Re: [PATCH RFC 1/1] KVM: x86: add param to update master clock periodically

From: Dongli Zhang
Date: Mon Oct 02 2023 - 13:17:44 EST


Hi Sean and David,

On 10/2/23 09:37, Sean Christopherson wrote:
> On Mon, Oct 02, 2023, David Woodhouse wrote:
>> On Fri, 2023-09-29 at 13:15 -0700, Dongli Zhang wrote:
>>>
>>>
>>> We want more frequent KVM_REQ_MASTERCLOCK_UPDATE.
>>>
>>> This is because:
>>>
>>> 1. The vcpu->hv_clock (kvmclock) is based on its own mult/shift/equation.
>>>
>>> 2. The raw monotonic (tsc_clocksource) uses different mult/shift/equation.
>>>
>>> 3. As a result, given the same rdtsc, kvmclock and raw monotonic may return
>>> different results (this is expected because they have different
>>> mult/shift/equation).
>>>
>>> 4. However, the base in  kvmclock calculation (tsc_timestamp and system_time)
>>> are derived from raw monotonic clock (master clock)
>>
>> That just seems wrong. I don't mean that you're incorrect; it seems
>> *morally* wrong.
>>
>> In a system with X86_FEATURE_CONSTANT_TSC, why would KVM choose to use
>> a *different* mult/shift/equation (your #1) to convert TSC ticks to
>> nanoseconds than the host CLOCK_MONOTONIC_RAW does (your #2).
>>
>> I understand that KVM can't track the host's CLOCK_MONOTONIC, as it's
>> adjusted by NTP. But CLOCK_MONOTONIC_RAW is supposed to be consistent.
>>
>> Fix that, and the whole problem goes away, doesn't it?
>>
>> What am I missing here, that means we can't do that?
>
> I believe the answer is that "struct pvclock_vcpu_time_info" and its math are
> ABI between KVM and KVM guests.
>
> Like many of the older bits of KVM, my guess is that KVM's behavior is the product
> of making things kinda sorta work with old hardware, i.e. was probably the least
> awful solution in the days before constant TSCs, but is completely nonsensical on
> modern hardware.
>
>> Alternatively... with X86_FEATURE_CONSTANT_TSC, why do the sync at all?
>> If KVM wants to decide that the TSC runs at a different frequency to
>> the frequency that the host uses for CLOCK_MONOTONIC_RAW, why can't KVM
>> just *stick* to that?
>
> Yeah, bouncing around guest time when the TSC is constant seems counterproductive.
>
> However, why does any of this matter if the host has a constant TSC? If that's
> the case, a sane setup will expose a constant TSC to the guest and the guest will
> use the TSC instead of kvmclock for the guest clocksource.
>
> Dongli, is this for long-lived "legacy" guests that were created on hosts without
> a constant TSC? If not, then why is kvmclock being used? Or heaven forbid, are
> you running on hardware without a constant TSC? :-)

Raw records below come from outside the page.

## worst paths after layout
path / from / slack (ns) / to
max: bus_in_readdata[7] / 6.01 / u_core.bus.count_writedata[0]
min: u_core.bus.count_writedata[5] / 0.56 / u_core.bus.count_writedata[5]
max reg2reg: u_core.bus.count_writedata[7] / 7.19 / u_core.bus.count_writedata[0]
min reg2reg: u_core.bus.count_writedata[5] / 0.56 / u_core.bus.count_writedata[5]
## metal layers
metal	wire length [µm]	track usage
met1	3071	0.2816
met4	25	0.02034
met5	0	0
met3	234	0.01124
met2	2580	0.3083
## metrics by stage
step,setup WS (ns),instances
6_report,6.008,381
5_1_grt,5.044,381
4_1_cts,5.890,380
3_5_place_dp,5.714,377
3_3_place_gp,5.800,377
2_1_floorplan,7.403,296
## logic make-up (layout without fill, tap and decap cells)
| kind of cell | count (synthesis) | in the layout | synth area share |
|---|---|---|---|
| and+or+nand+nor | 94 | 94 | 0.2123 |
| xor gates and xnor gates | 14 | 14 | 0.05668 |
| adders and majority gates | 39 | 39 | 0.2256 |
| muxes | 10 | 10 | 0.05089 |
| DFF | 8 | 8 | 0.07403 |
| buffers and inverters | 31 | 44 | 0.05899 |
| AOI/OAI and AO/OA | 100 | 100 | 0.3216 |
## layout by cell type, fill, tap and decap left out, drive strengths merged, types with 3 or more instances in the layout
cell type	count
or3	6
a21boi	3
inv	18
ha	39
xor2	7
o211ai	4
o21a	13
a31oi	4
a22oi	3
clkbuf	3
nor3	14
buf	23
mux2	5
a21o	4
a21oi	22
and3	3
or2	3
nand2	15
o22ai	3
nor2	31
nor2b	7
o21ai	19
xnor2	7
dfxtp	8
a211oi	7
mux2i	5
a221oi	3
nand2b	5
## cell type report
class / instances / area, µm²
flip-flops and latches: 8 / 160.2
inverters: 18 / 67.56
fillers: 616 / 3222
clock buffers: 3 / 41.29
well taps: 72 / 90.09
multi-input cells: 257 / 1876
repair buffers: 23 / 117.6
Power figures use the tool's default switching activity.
===== src/rtl/regfile_ctrl_pkg.sv =====
// rtl/regfile_ctrl_pkg.sv - shared types and constants for the register-file write controller
package regfile_ctrl_pkg;

    typedef enum logic {
        FILL = 1'b0,
        RUN  = 1'b1
    } state_t;

    localparam logic REQ_WB   = 1'b0;
    localparam logic REQ_MC   = 1'b1;
    localparam int   ZERO_REG = 0;

endpackage


===== src/rtl/regfile_write_ctrl_rr_arb2.sv =====
// rtl/regfile_write_ctrl_rr_arb2.sv - two-input round-robin grant that owns the priority pointer
import regfile_ctrl_pkg::*;

module rr_arb2 (
    input  logic       clk,
    input  logic       rst_n,
    input  logic [1:0] valid,
    input  logic       en,
    output logic [1:0] gnt
);

    logic rr;

    always_comb begin
        gnt = 2'b00;
        if (en) begin
            case (valid)
                2'b01:   gnt = 2'b01;
                2'b10:   gnt = 2'b10;
                2'b11:   gnt = (rr == REQ_MC) ? 2'b10 : 2'b01;
                default: gnt = 2'b00;
            endcase
        end
    end

    // The pointer only moves on a contended, enabled cycle, so a lone requester never steals a turn.
    always_ff @(posedge clk or negedge rst_n) begin
        if (!rst_n) begin
            rr <= REQ_WB;
        end else if (en && (&valid)) begin
            rr <= ~rr;
        end
    end

endmodule


===== src/rtl/regfile_write_ctrl.sv =====
// rtl/regfile_write_ctrl.sv - shares the register-file write port between writeback and the multi-cycle unit
import regfile_ctrl_pkg::*;

module regfile_write_ctrl #(
    parameter int AWL = 5,
    parameter int DWL = 32
) (
    input  logic           clk,
    input  logic           rst_n,
    input  logic           clr,
    input  logic           req0_valid,
    input  logic [AWL-1:0] req0_addr,
    input  logic [DWL-1:0] req0_data,
    output logic           req0_ready,
    input  logic           req1_valid,
    input  logic [AWL-1:0] req1_addr,
    input  logic [DWL-1:0] req1_data,
    output logic           req1_ready,
    output logic           rf_wen,
    output logic [AWL-1:0] rf_wa,
    output logic [DWL-1:0] rf_wd,
    output logic           busy,
    output logic           last_gnt
);

    state_t         state;
    logic [AWL-1:0] cnt;
    logic [1:0]     gnt;
    logic           arb_en;
    logic           sel;
    logic [AWL-1:0] sel_addr;
    logic [DWL-1:0] sel_data;

    assign arb_en = (state == RUN) && !clr;

    rr_arb2 u_arb (
        .clk   (clk),
        .rst_n (rst_n),
        .valid ({req1_valid, req0_valid}),
        .en    (arb_en),
        .gnt   (gnt)
    );

    assign req0_ready = gnt[0];
    assign req1_ready = gnt[1];
    assign busy       = (state == FILL);

    assign sel      = gnt[1] ? REQ_MC : REQ_WB;
    assign sel_addr = gnt[1] ? req1_addr : req0_addr;
    assign sel_data = gnt[1] ? req1_data : req0_data;

    // Distributed RAM has no reset, so every register except $0 is walked to zero first.
    always_ff @(posedge clk or negedge rst_n) begin
        if (!rst_n) begin
            state    <= FILL;
            cnt      <= AWL'(1);
            rf_wen   <= 1'b0;
            rf_wa    <= '0;
            rf_wd    <= '0;
            last_gnt <= REQ_WB;
        end else if (clr) begin
            state  <= FILL;
            cnt    <= AWL'(1);
            rf_wen <= 1'b0;
        end else if (state == FILL) begin
            rf_wen <= 1'b1;
            rf_wa  <= cnt;
            rf_wd  <= '0;
            if (cnt == {AWL{1'b1}}) begin
                state <= RUN;
                cnt   <= AWL'(1);
            end else begin
                cnt <= cnt + AWL'(1);
            end
        end else if (|gnt) begin
            last_gnt <= sel;
            if (sel_addr != AWL'(ZERO_REG)) begin
                rf_wen <= 1'b1;
                rf_wa  <= sel_addr;
                rf_wd  <= sel_data;
            end else begin
                rf_wen <= 1'b0;
            end
        end else begin
            rf_wen <= 1'b0;
        end
    end

endmodule
--- src/rtl/stack_mem_resp.sv ---
// Data-memory responder for the calculator stack: 128x8 posedge RAM behind a
// registered req/ack handshake, with a sequential bulk-clear engine.
module stack_mem_resp #(
  parameter int unsigned DW = 8,
  parameter int unsigned AW = 7
) (
  input  logic          clk,
  input  logic          rst,
  input  logic          req,
  input  logic          we,
  input  logic [AW-1:0] addr,
  input  logic [DW-1:0] wdata,
  input  logic          clr,
  output logic [DW-1:0] rdata,
  output logic          ack,
  output logic          busy
);

  localparam int unsigned DEPTH = 2 ** AW;

  typedef enum logic [1:0] {
    ST_IDLE   = 2'd0,
    ST_ACCESS = 2'd1,
    ST_CLEAR  = 2'd2
  } state_e;

  state_e        state_q, state_d;
  logic [AW-1:0] cnt_q, cnt_d;
  logic          we_q, we_d;
  logic [AW-1:0] addr_q, addr_d;
  logic [DW-1:0] wdata_q, wdata_d;
  logic [DW-1:0] rdata_q, rdata_d;
  logic          ack_q, ack_d;

  logic          mem_wr_c;
  logic [AW-1:0] mem_waddr_c;
  logic [DW-1:0] mem_wdata_c;

  logic [DW-1:0] mem [DEPTH];

  // Next-state, request capture and RAM write-port steering
  always_comb begin
    state_d     = state_q;
    cnt_d       = cnt_q;
    we_d        = we_q;
    addr_d      = addr_q;
    wdata_d     = wdata_q;
    rdata_d     = rdata_q;
    ack_d       = 1'b0;
    mem_wr_c    = 1'b0;
    mem_waddr_c = '0;
    mem_wdata_c = '0;

    case (state_q)
      ST_IDLE: begin
        if (clr) begin
          cnt_d   = '0;
          state_d = ST_CLEAR;
        end else if (req) begin
          we_d    = we;
          addr_d  = addr;
          wdata_d = wdata;
          state_d = ST_ACCESS;
        end
      end

      ST_ACCESS: begin
        if (we_q) begin
          mem_wr_c    = 1'b1;
          mem_waddr_c = addr_q;
          mem_wdata_c = wdata_q;
        end else begin
          rdata_d = mem[addr_q];
        end
        ack_d   = 1'b1;
        state_d = ST_IDLE;
      end

      ST_CLEAR: begin
        mem_wr_c    = 1'b1;
        mem_waddr_c = cnt_q;
        mem_wdata_c = '0;
        cnt_d       = cnt_q + AW'(1);
        if (cnt_q == AW'(DEPTH - 1)) begin
          ack_d   = 1'b1;
          state_d = ST_IDLE;
        end
      end

      default: state_d = ST_IDLE;
    endcase
  end

  always_ff @(posedge clk) begin
    if (rst) begin
      state_q <= ST_IDLE;
      cnt_q   <= '0;
      we_q    <= 1'b0;
      addr_q  <= '0;
      wdata_q <= '0;
      rdata_q <= '0;
      ack_q   <= 1'b0;
    end else begin
      state_q <= state_d;
      cnt_q   <= cnt_d;
      we_q    <= we_d;
      addr_q  <= addr_d;
      wdata_q <= wdata_d;
      rdata_q <= rdata_d;
      ack_q   <= ack_d;
    end
  end

  // Array is not reset; a reset edge suppresses any in-flight write or clear step
  always_ff @(posedge clk) begin
    if (!rst && mem_wr_c) begin
      mem[mem_waddr_c] <= mem_wdata_c;
    end
  end

  assign rdata = rdata_q;
  assign ack   = ack_q;
  assign busy  = (state_q != ST_IDLE);

endmodule

--- config.mk ---
export PLATFORM = sky130hd
export DESIGN_NAME = stack_mem_resp
export DESIGN_NICKNAME = d
export VERILOG_FILES = /design/src/rtl/stack_mem_resp.sv
export SDC_FILE = /design/constraint.sdc
export NUM_CORES = 1
export LEC_CHECK = 0
export ABC_CLOCK_PERIOD_IN_PS = 3600
export CAP_MARGIN = 20
export CORE_MARGIN = 3
export CORE_UTILIZATION = 63
export CTS_CLUSTER_DIAMETER = 80
export DETAILED_ROUTE_END_ITERATION = 7
export PLACE_DENSITY_LB_ADDON = 0.08
export SLEW_MARGIN = 20
export SYNTH_ARGS = -nofsm -noshare
export SYNTH_HDL_FRONTEND = slang
export SYNTH_SLANG_ARGS = --single-unit
--- constraint.sdc ---
create_clock -name clk -period 3.6 [get_ports clk]
set_clock_uncertainty 0.2 [all_clocks]
set_input_delay 0.72 -clock clk [delete_from_list [all_inputs] [get_ports clk]]
set_output_delay 0.72 -clock clk [all_outputs]
set_load 0.02 [all_outputs]
; ---- Yosys cells after proc, flatten, opt, wreduce, memory -nomap -nowiden
; Memories as Yosys holds them, arrays and structs flattened. A register that Yosys moved wholly into a read port is not among the register bits.
; Index checks and enable logic that the tools add are counted.
[word_totals]
ff_bits = 26
mem_count = 1
mem_bits_ro = 0
ram_bits = 1024
latchBits = 0
wordCells = 41
[classes]
div_mod_pow = 0
n_mux = 16
bitwise_logic = 2
eq_ne = 6
n_reduce_logical = 9
multipliers = 0
n_addsub = 1
magnitude_cmp = 0
shifts = 0
[mem_list]
columns = name, depth, width, read_ports, rd_ports_with_merged_regs, write_ports, line
row1 = mem, 128, 8, 1, 1, 1, 39  ; logic [DW-1:0] mem [DEPTH];
[ops]
columns = op, n
row1 = $pmux W7 S2, 2
row2 = $mux W8, 2
row3 = $mux W7, 2
row4 = $add A7 B1 Y7 const B, 1
row5 = $eq A7 B7 Y1 const B, 1
row6 = $mux W2, 3
row7 = $reduce_and A2 Y1, 3
row8 = $mux W1, 4
row9 = $ne A2 B2 Y1 const B, 2
row10 = $pmux W1 S2, 2
row11 = $pmux W2 S2, 1
row12 = $reduce_bool A2 Y1, 2
row13 = $ne A3 B3 Y1 const B, 1
row14 = $reduce_and A3 Y1, 1
row15 = $eq A2 B1 Y1 const B, 1
row16 = $eq A2 B2 Y1 const B, 1
row17 = $logic_not A2 Y1, 1
row18 = $not A1 Y1, 2
row19 = $logic_and A1 B1 Y1, 1
row20 = $logic_not A1 Y1, 1

; ---- Longest topological paths before layout
; Gate-level depths: netlist of run 1.
[logic_depth]
word_depth = 5
ltp_mapped = 10
depth_no_buf = 8

; ---- Least setup slack after synthesis of run 1
; Ideal clock, no wire load.
[synth_timing]
path_kind = register -> register
start = reg state_q[1]
end = mem mem[0][0], data pin
slack_ps = 333
arrival_ps = 2531
path_stages_with_launch = 5
period_less_slack_ps = 3267
t_required_ps = 2863
path_cell_list = dfxtp_1 inv_1 ha_1 clkbuf_1 and3_1
[synth_between]
elab_chain_cells = 2
[synth_rtl]
columns = item, line
row1 = "start, declared", 27  ; state_e state_q, state_d;
row2 = "start signal, assigned", 104  ; state_q <= state_d;
row3 = $eq A2 B1 Y1, 54  ; case (state_q)
row4 = $mux W8, 54
row5 = net mem_wdata_c[0], 37  ; logic [DW-1:0] mem_wdata_c;
row6 = "end, declared", 39
; The timed path passes the listed nets, and every way through them passes these cells.

; ---- Final worst setup path of run 1
[layout_timing]
start = reg addr_q[5]
end = mem mem[55][2], enable pin
[layout_between]
elab_chain_cells = 2
[layout_rtl]
columns = item, line
row1 = "start, declared", 30  ; logic [AW-1:0] addr_q, addr_d;
row2 = "start signal, assigned", 107  ; addr_q <= addr_d;
row3 = $mux W7, 68  ; if (we_q) begin
row4 = $pmux W7 S2, 54
; Every way passes these cells.

==> results of run 1 <==
power breakdown:
part	internal, uW	switching (uW)
combinational	330	476
sequential	13300	52.5
clock	6170	4440
flip-flops by register name, indices dropped and copies added, names as in the netlist:
register  cells
ack           1
addr_q        7
cnt_q         7
mem        1024
rdata         8
state_q       2
wdata_q       8
we_q          1
worst register-to-register path, stage by stage, from the launching register on:
cell and delay, ps:
dfxtp_1 940, a22o_1 300, nand2_1 80, nor2_1 410, nand2_1 490, nor2_1 320
buf_4 230
logic make-up after synthesis:
logic type               Yosys count  synth area share (%)
AO/OA/AOI/OAI                    174                  3.12
buffers and inverters            116                  1.66
adder cells (fa/ha/maj)            5                 0.151
flip-flops                      1058                  75.8
multiplexers                     337                  15.5
AND/OR/NAND/NOR                  337                  3.57
XOR/XNOR                           5                 0.106
layout make-up:
class	count	area (um^2)	area share, %
Clock inverter	59	608	1.28
Multi-Input combinational cell	858	9360	19.7
Sequential cell	1058	31400	66.0
Tap cell	855	1070	2.25
Timing Repair Buffer	280	2420	5.09
Clock buffer	127	2700	5.66
Inverter	5	18.8	0.0394
metal layers:
metal	vias up	GRT usage, %	share of wire [%]
li1	8922	-	-
met1	11100	42.1	40
met2	1131	43.6	48
met3	198	4.88	8.9
met4	0	9.78	3.3
met5	-	0	0
cell usage in the layout, fill, tap and decap left out, types with 12 or more instances in the layout:
cell             netlist  final
a21oi_1               43     43
a22o_1                12     12
a22oi_1               56     56
buf_12                 1     20
buf_4                 27    231
bufinv_16              0     12
clkbuf_1              36     21
clkbuf_16              0    103
clkdlybuf4s50_1        0     29
clkinv_1               0     16
clkinv_2               0     22
dfxtp_1               34     30
edfxtp_1            1024   1024
mux2i_1               83     83
mux4_2               244    244
nand2_1               88     88
nand3_1               20     20
nor2_1               160    160
nor2b_1               24     24
path summary, 6_finish.rpt:
check,to,slack (ps),depth (start not counted)
max,mem[55][2],300,6
min,wdata_q[7],260,2
max reg2reg,mem[55][2],300,6
min reg2reg,wdata_q[7],260,2
through the flow:
| step | instances | worst slack, ps | utilization, % |
|---|---|---|---|
| final | 3242 | 303 | 73.5 |
| after floorplan | 2032 | 333 | - |
| after CTS | 3242 | 411 | 73.5 |
| after detailed placement | 3056 | 375 | 68.4 |
| after global placement | 3056 | 442 | 68.4 |
| after global routing | 3242 | 219 | 73.5 |
==> results.md, run 1 <==
* CP peak stage delay at 940 ps
* Peak supply drop at 519 uV
* HP Start: wdata_q[7]
* Buffers on Ports at 29
* Synth area leaders: edfxtp_1, mux4_2, mux2i_1
* Worst-path cell chain: a22o_1, nand2_1, nor2_1, nand2_1, nor2_1, buf_4
* Async S/R FF share, synth at 0%
* Critical Path RT at 3750 ps
* Crit path launch: addr_q[5]
* GRT Util Overall at 28.3%
* Number of antenna-violating nets in the routed design at 0
* PostCTS Resize Cnt at 0
* Most frequent cell after synthesis: edfxtp_1
* Yosys reg bits at 1,058
* Startpoint Class: flip-flop
* Via Count at 21,300
* List of most frequent post-synthesis cells: edfxtp_1, mux4_2, nor2_1
* DR WL/cell at 29.4 um
* Worst skew pair latency at 670 ps
* Final slew viol count at 0
* Critical R2R Launch: addr_q[5]
* Worst min-delay path class: flip-flop to flip-flop
* Crit path max-delay family: simple AND/OR/NAND/NOR gates
* CP max FO at 12
* Gr ovfl total at 0
* Initial antenna violation count at 1
* TNS Setup at 0 ps
* Area growth syn-to-layout at 14.9%
* Clock transition at path regs at 60 ps
* Arrival time worst endpoint at 3450 ps
* Clk root buf: clkbuf_16
* CTS H-tree lvls at 3
* Dpl cell area at 0.0443 mm^2
* Placer Congestion at 0.846
* Die area at 0.0689 mm^2
* Site row count at 93
* Total Power at 24,800 uW
* Post-CTS Setup Repair Bufs at 0
* Register area share after synthesis at 75.8%
* Final Hold Viols at 0
* Result of the run: finished clean
* Syn_area_per_cell at 20.4 um^2
* Clock sinks at 1,058
* Tmin final at 3300 ps
* Synthesized area at 0.0414 mm^2
* IO Pins at 30
* Yosys top cell by area: edfxtp_1
* EDFF count, synth at 1,024
* Hold_buf cts at 0
* Drt first pass iters at 6
* Worst path bufs/invs at 1
* Maximum buffer depth of the clock tree at 3
* Max-cap violation count at 0
* Initial DRC Count at 2,446
* Final instance area at 0.0476 mm^2
* TritonCTS buffer count at 102
* Worst-margin pin slew at 952 ps
* Hold Slack at 261 ps
* Fillers at 3,584
* RSZ-0062 raised after global routing: no
* Fmax at 0.303 GHz
* Lkg Pwr at 0.0175 uW
* Core area at 0.0648 mm^2
* Ant. Diodes at 0
* Total number of yosys warnings at 0
* Slowest cell on crit path: dfxtp_1
* PD cells at 520 mW/mm^2
* Cell count after synthesis at 2,032
* CTS tree: yes
* Nature of the critical path endpoint: flip-flop
* Post-Syn Nets at 2,057
* Net count reported at finish at 2,330
* Routed WL at 95.4 mm
* Vias in the first global route at 21,600
* Vias per cell at 6.58
* Initial Util at 63.9%
* Share of layout cells above drive strength 1 at 28.5%
* Synth Flop Type: edfxtp_1
* Die Ht at 262 um
* Yosys cell types at 60
* Die X at 262 um
* First-pass GRT wire length at 143 mm
* Slew Limit Headroom at 36.5%
* DRC viols at 0
* Yosys top cell area share at 74.2%
* Class of the most critical setup path: flip-flop to flip-flop
* Final Setup Violations at 0
* Period utilization at 91.6%
* Hpwl dp at 60.2 mm
* Pin count of the biggest net entering global routing at 77
No activity file was read; power rests on OpenSTA's default activity.
==> run 2: changes to the inputs <==
--- a/config.mk
+++ b/config.mk
@@ -16,3 +16,4 @@
 export SYNTH_ARGS = -nofsm -noshare
 export SYNTH_HDL_FRONTEND = slang
 export SYNTH_SLANG_ARGS = --single-unit
+export TNS_END_PERCENT = 1
==> results of run 2 <==
The final DEF is identical to that of run 1; final timing and power are the same.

This is for test guests, and the host has all of below:

tsc, rdtscp, constant_tsc, nonstop_tsc, tsc_deadline_timer, tsc_adjust


A clocksource is used for two things.


1. current_clocksource. Yes, I agree we should always use tsc on modern hardware.

Do we need to update the documentation to always suggest TSC when it is
constant, as I believe many users still prefer pv clock than tsc?

Thanks to tsc ratio scaling, the live migration will not impact tsc.

>From the source code, the rating of kvm-clock is still higher than tsc.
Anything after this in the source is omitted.